> [Work order]:
Search each line below for "design", then return the lines where it appears.

====== Data shown ======

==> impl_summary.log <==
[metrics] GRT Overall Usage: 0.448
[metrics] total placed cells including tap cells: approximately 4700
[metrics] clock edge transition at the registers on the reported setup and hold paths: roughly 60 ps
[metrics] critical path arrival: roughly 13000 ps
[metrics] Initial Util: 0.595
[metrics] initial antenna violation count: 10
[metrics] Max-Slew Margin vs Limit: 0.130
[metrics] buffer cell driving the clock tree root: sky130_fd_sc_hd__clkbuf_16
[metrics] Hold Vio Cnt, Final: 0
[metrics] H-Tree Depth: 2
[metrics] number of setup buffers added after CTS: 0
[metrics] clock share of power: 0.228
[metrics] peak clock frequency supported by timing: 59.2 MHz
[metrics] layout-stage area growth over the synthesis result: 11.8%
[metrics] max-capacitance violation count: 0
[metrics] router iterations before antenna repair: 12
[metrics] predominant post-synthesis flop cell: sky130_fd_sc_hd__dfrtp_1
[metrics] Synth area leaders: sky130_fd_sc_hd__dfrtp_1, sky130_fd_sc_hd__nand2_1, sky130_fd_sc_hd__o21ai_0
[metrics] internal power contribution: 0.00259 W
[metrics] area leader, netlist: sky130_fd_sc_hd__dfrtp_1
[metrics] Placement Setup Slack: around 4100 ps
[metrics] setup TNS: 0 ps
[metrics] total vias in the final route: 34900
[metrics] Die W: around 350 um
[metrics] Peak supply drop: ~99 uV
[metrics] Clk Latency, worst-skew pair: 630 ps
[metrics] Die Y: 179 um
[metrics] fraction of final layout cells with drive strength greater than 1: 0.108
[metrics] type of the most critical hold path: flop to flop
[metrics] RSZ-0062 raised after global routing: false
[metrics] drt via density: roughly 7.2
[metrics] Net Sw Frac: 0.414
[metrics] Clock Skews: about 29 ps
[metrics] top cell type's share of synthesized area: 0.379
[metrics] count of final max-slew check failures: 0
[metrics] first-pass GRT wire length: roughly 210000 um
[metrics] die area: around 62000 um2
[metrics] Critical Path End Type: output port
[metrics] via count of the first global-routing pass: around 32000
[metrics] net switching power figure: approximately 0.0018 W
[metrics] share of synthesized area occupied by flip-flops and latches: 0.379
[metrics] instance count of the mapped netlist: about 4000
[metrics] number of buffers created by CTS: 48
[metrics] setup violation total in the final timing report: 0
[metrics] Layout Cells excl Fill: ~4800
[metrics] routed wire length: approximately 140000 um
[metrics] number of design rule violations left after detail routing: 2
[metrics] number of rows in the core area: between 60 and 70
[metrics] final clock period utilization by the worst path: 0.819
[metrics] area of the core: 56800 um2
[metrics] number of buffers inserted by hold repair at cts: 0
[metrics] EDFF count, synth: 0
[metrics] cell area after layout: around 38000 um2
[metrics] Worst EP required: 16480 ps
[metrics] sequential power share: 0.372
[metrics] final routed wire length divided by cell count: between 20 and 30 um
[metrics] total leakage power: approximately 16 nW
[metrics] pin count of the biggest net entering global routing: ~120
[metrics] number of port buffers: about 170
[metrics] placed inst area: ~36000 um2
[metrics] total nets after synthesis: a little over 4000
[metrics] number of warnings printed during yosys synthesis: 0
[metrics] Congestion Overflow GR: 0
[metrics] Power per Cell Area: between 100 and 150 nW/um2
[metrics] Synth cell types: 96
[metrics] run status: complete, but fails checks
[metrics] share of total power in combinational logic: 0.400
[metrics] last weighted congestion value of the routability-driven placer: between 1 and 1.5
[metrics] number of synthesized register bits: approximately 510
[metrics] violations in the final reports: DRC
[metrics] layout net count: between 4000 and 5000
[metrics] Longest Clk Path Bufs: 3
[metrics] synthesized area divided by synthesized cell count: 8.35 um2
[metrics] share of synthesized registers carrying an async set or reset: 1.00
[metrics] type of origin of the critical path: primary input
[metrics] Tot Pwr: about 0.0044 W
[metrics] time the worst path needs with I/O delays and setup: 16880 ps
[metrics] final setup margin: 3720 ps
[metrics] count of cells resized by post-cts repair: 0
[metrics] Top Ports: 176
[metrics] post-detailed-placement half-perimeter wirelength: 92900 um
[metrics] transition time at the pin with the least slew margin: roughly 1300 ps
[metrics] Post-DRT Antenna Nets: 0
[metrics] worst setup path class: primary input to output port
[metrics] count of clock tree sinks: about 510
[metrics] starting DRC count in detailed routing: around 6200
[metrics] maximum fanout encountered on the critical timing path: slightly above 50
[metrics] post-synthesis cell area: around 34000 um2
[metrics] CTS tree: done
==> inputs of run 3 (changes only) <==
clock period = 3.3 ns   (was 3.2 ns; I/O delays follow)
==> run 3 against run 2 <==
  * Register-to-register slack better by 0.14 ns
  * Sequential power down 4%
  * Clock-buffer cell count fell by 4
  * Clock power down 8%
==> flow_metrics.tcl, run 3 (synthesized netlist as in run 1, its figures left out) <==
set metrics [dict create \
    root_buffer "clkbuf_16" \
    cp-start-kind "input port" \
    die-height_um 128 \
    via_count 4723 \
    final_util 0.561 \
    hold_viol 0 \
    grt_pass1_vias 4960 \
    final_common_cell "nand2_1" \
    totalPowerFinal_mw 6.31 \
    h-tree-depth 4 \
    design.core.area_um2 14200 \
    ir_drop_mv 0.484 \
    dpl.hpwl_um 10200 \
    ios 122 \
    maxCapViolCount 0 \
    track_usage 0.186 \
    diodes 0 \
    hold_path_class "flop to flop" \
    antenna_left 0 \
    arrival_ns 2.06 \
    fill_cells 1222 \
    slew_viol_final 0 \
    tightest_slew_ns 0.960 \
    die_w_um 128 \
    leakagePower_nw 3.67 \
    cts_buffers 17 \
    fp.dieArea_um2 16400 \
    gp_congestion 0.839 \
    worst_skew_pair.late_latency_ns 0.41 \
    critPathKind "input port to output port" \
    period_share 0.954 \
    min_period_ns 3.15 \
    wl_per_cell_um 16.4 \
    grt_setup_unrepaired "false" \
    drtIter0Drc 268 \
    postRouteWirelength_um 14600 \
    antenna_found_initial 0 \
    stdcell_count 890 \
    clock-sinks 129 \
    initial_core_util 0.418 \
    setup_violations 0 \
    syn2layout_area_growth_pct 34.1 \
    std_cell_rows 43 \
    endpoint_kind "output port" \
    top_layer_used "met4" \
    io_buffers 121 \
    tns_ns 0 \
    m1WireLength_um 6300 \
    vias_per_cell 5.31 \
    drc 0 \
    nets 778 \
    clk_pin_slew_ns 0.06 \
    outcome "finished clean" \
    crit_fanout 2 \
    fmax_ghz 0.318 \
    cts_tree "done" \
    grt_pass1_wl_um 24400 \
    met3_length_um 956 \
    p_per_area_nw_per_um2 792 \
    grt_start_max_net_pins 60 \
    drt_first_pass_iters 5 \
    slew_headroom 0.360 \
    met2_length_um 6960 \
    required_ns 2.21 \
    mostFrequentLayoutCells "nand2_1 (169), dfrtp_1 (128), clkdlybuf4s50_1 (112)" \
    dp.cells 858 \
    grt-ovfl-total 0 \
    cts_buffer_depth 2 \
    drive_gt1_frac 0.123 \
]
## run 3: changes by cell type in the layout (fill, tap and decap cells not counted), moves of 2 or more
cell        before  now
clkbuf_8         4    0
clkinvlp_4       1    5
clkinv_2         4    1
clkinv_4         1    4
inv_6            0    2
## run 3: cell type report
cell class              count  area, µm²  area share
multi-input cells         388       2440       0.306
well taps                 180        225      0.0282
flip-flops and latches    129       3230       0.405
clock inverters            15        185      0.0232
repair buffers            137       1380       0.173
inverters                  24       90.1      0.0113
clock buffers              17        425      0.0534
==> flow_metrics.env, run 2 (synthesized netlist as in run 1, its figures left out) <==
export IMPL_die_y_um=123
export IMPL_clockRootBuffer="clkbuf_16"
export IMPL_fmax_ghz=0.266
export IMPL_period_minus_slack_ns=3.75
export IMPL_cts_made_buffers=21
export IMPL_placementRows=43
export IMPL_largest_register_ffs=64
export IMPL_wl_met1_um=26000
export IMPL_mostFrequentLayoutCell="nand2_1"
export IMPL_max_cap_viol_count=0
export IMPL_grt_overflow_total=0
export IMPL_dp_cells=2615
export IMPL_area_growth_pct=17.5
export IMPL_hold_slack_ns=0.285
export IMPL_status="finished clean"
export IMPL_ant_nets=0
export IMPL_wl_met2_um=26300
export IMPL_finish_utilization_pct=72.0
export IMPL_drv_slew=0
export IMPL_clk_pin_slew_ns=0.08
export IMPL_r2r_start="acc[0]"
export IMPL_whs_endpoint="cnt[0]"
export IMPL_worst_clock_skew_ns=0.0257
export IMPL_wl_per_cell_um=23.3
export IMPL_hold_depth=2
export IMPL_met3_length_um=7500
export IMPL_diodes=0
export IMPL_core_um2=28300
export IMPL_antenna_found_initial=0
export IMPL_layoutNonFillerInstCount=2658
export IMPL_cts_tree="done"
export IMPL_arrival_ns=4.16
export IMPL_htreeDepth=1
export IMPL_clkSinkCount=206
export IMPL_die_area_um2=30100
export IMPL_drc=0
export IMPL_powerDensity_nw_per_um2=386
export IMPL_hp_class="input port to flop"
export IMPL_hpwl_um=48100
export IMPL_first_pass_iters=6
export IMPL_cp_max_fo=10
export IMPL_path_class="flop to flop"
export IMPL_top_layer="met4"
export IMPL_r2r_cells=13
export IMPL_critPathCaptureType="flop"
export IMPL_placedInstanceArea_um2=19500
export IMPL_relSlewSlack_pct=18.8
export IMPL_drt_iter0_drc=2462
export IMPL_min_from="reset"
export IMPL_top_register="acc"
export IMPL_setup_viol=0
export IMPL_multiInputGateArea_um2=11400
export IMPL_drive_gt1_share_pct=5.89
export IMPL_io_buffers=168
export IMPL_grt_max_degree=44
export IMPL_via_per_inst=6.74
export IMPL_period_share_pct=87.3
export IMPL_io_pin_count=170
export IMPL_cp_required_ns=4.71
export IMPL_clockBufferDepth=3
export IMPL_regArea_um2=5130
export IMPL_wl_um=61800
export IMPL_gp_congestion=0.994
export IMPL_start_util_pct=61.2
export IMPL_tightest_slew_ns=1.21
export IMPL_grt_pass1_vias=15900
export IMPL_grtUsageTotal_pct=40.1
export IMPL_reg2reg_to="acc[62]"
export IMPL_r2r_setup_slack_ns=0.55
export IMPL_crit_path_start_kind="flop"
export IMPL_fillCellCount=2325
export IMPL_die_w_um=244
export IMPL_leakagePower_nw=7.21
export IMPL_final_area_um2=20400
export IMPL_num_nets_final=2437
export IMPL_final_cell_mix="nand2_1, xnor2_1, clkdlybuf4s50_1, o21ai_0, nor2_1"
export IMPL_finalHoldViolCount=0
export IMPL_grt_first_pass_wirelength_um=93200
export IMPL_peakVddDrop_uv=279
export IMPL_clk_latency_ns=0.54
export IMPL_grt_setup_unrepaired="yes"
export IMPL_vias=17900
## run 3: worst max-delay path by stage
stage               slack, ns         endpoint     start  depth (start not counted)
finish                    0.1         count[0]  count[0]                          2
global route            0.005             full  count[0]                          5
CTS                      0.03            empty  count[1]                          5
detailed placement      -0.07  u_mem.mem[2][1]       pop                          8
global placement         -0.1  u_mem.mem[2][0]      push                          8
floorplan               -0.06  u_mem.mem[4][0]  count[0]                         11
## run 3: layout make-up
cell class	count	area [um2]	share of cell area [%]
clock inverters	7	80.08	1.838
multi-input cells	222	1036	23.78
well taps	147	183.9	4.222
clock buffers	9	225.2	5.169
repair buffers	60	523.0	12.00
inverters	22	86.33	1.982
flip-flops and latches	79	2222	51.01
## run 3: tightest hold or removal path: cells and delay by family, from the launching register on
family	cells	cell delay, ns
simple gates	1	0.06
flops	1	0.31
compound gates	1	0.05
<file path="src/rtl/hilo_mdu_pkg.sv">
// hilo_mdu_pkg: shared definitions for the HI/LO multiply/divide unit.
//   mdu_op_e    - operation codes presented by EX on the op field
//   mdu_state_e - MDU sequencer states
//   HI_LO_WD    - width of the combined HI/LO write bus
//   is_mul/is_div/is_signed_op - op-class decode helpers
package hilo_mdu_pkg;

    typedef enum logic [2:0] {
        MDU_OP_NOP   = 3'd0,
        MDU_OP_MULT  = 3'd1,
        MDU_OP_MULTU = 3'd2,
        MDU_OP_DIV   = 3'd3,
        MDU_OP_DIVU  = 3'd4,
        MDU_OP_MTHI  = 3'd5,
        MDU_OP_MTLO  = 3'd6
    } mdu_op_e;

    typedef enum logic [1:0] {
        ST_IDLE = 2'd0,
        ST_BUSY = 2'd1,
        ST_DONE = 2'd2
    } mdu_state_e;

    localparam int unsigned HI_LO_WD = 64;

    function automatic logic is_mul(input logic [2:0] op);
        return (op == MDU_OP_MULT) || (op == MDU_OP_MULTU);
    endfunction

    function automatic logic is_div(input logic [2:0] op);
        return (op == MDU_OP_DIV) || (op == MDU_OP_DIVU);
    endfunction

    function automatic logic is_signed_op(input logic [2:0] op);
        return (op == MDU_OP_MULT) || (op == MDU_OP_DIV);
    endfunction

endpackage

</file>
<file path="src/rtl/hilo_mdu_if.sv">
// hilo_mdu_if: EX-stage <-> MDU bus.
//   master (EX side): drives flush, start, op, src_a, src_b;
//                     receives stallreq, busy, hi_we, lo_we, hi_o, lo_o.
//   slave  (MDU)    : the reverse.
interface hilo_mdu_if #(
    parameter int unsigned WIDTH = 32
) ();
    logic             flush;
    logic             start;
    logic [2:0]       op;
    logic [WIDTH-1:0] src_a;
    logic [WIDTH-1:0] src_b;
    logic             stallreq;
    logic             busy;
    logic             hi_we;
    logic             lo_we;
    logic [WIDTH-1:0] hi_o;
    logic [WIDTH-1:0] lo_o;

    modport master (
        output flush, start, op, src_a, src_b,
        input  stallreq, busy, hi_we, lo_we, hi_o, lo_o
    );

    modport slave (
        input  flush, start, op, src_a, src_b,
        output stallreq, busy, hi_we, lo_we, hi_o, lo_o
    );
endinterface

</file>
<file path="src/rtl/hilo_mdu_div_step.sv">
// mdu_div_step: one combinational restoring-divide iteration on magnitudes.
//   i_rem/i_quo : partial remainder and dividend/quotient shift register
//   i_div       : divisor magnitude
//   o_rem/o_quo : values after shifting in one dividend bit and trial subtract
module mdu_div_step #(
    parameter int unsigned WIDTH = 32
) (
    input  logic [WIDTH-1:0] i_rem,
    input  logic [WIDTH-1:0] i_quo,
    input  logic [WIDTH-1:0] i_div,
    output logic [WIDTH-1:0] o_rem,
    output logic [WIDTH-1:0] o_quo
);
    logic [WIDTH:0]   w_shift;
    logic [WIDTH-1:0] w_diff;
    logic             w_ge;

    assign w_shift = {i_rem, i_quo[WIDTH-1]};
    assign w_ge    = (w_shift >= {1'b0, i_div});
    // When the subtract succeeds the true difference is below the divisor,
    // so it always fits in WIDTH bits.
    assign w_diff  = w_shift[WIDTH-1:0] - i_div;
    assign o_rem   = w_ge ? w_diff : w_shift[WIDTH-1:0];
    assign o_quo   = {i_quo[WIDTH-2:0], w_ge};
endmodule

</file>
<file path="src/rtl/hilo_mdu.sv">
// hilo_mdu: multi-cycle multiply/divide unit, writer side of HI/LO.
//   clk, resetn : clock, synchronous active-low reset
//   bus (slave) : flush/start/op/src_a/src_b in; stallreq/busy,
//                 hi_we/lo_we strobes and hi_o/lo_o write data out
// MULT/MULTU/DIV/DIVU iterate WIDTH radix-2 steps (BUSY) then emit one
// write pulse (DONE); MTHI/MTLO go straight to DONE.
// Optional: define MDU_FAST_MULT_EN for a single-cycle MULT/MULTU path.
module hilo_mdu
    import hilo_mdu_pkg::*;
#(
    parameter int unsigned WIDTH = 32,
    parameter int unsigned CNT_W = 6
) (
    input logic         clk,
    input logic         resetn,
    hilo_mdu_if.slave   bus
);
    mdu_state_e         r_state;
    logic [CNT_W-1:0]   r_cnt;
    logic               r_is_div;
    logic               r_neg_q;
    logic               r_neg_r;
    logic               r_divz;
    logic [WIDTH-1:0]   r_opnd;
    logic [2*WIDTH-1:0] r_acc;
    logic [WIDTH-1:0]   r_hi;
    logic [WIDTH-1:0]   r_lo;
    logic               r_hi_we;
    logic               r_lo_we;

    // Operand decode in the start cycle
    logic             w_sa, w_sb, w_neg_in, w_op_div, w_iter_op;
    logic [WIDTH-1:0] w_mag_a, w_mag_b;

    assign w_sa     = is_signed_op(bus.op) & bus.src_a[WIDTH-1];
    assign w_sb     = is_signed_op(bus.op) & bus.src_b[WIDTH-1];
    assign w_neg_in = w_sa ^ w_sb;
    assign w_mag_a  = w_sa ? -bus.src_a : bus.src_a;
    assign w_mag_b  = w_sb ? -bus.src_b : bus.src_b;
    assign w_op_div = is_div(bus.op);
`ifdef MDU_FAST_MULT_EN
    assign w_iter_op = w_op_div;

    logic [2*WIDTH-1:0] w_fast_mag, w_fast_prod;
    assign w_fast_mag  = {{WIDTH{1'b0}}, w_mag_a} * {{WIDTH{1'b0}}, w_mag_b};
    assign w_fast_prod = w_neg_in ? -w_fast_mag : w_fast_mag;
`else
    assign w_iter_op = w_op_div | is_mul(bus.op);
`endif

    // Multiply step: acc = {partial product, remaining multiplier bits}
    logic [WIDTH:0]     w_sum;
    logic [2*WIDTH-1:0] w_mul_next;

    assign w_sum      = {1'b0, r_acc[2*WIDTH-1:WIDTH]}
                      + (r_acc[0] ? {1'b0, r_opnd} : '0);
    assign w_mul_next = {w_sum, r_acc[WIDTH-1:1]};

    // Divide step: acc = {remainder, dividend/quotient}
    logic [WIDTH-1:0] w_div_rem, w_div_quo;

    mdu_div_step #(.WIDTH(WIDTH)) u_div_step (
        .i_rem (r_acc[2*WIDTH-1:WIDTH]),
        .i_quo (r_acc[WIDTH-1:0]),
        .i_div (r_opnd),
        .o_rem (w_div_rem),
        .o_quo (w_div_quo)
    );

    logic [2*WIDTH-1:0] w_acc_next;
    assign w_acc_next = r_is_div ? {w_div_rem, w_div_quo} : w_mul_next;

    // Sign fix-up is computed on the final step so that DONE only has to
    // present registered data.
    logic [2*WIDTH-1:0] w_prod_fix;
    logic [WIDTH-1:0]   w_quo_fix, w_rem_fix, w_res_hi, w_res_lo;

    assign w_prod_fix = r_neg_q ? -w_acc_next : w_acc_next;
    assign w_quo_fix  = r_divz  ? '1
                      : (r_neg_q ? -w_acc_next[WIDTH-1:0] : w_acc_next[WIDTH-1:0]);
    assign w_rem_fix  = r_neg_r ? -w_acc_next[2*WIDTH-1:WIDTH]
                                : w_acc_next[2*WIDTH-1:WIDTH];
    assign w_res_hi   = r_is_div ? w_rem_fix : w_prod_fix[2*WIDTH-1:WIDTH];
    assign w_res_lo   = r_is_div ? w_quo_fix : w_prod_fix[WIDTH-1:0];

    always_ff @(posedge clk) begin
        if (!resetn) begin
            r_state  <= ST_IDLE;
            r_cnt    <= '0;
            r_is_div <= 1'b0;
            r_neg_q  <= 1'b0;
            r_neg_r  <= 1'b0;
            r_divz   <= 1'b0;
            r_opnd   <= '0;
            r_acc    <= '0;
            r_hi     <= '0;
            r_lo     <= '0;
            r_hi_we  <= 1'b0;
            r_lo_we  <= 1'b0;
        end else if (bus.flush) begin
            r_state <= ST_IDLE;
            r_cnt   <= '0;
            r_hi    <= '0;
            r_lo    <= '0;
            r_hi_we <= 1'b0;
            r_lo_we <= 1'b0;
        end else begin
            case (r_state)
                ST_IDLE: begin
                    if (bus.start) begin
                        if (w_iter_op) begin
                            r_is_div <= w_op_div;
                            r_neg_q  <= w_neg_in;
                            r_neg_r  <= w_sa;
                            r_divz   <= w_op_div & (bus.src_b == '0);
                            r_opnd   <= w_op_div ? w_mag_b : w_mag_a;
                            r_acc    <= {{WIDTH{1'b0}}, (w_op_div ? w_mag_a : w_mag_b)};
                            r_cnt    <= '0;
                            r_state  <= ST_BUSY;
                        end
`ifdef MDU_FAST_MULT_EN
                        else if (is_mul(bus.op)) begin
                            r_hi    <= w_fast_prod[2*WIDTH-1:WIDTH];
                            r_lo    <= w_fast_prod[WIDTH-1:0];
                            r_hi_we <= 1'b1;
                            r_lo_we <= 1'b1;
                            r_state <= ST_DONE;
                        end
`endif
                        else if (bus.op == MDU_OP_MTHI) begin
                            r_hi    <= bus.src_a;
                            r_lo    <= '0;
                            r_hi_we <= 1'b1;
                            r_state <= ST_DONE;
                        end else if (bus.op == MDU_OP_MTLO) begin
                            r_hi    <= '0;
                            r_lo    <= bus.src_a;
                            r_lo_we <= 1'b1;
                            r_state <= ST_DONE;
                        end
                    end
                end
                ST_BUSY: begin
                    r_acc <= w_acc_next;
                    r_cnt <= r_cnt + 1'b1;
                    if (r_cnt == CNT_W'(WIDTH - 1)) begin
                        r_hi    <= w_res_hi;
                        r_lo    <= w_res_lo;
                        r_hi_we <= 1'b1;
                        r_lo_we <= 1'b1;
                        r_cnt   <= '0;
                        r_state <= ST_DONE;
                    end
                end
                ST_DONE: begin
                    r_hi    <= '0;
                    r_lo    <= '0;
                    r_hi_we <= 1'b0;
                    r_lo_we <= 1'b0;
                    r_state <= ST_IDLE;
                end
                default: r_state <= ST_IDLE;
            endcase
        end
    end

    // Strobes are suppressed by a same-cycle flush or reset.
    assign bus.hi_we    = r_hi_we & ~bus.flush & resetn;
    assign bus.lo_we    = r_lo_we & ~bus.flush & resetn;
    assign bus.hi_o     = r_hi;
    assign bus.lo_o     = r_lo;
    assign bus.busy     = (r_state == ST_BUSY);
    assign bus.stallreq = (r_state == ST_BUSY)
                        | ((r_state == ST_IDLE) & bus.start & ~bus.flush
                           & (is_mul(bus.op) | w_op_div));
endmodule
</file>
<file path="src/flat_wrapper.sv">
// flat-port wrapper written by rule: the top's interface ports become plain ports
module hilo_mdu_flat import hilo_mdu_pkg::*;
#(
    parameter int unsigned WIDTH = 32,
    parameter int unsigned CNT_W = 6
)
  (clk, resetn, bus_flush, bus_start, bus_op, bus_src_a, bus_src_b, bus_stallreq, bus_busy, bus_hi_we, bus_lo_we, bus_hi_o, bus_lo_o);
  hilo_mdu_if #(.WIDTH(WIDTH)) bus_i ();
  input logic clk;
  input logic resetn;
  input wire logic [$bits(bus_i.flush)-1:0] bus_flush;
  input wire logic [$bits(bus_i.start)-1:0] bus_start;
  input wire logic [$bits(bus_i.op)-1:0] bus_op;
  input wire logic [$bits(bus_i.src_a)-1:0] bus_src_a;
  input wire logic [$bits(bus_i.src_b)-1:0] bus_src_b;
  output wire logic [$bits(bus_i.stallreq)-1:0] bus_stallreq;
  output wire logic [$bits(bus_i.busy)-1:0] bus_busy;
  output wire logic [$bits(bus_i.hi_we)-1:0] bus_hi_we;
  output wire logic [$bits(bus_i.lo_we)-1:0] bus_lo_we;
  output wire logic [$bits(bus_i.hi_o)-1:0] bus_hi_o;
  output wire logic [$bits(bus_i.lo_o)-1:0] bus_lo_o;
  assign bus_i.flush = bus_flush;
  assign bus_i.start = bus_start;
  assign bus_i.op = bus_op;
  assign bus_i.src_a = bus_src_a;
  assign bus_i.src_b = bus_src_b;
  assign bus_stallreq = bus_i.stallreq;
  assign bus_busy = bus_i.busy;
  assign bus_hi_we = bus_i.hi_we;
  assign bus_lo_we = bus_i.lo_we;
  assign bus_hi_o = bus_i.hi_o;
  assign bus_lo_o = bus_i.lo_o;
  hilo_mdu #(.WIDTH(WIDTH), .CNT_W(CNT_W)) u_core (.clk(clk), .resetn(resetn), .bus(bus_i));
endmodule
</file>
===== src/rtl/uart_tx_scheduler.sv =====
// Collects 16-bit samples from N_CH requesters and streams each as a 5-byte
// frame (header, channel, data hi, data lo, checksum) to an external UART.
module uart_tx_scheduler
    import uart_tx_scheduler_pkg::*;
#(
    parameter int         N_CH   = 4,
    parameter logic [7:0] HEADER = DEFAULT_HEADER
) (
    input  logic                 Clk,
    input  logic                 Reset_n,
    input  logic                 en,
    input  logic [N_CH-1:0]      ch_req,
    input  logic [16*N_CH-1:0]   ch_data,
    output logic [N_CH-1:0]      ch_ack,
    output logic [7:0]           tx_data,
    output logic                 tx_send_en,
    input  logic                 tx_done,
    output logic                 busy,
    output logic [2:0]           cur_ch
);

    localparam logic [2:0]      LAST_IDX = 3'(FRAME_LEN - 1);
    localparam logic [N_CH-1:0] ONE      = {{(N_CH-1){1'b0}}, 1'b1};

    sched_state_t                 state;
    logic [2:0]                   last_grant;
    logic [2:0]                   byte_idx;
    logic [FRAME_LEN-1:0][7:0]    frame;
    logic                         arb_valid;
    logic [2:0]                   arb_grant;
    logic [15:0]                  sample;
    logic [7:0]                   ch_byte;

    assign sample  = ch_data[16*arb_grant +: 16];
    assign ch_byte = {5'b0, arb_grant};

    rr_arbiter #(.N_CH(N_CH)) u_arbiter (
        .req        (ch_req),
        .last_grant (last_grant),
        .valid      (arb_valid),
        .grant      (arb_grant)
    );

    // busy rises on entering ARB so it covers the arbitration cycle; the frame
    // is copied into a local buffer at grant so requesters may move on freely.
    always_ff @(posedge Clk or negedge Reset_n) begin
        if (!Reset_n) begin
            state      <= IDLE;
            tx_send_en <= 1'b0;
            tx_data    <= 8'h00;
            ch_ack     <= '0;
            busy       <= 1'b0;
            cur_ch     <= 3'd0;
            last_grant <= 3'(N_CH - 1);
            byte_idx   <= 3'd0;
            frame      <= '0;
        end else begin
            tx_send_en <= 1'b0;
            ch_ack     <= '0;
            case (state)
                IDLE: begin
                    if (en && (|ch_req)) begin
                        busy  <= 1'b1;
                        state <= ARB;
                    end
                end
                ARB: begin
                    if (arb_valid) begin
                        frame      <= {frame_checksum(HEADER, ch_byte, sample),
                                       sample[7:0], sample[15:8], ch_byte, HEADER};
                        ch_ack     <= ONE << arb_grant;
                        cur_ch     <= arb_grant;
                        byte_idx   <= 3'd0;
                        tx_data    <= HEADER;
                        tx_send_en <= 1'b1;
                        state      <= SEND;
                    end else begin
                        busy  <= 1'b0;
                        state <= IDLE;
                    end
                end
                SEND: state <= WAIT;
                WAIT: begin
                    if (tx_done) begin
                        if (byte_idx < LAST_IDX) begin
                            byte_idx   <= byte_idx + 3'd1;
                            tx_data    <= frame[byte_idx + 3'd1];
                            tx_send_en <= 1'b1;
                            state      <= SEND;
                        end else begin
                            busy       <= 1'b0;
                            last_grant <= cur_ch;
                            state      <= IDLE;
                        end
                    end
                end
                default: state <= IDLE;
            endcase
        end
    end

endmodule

======

> [Worked solution]:
[metrics] number of design rule violations left after detail routing: 2
    design.core.area_um2 14200 \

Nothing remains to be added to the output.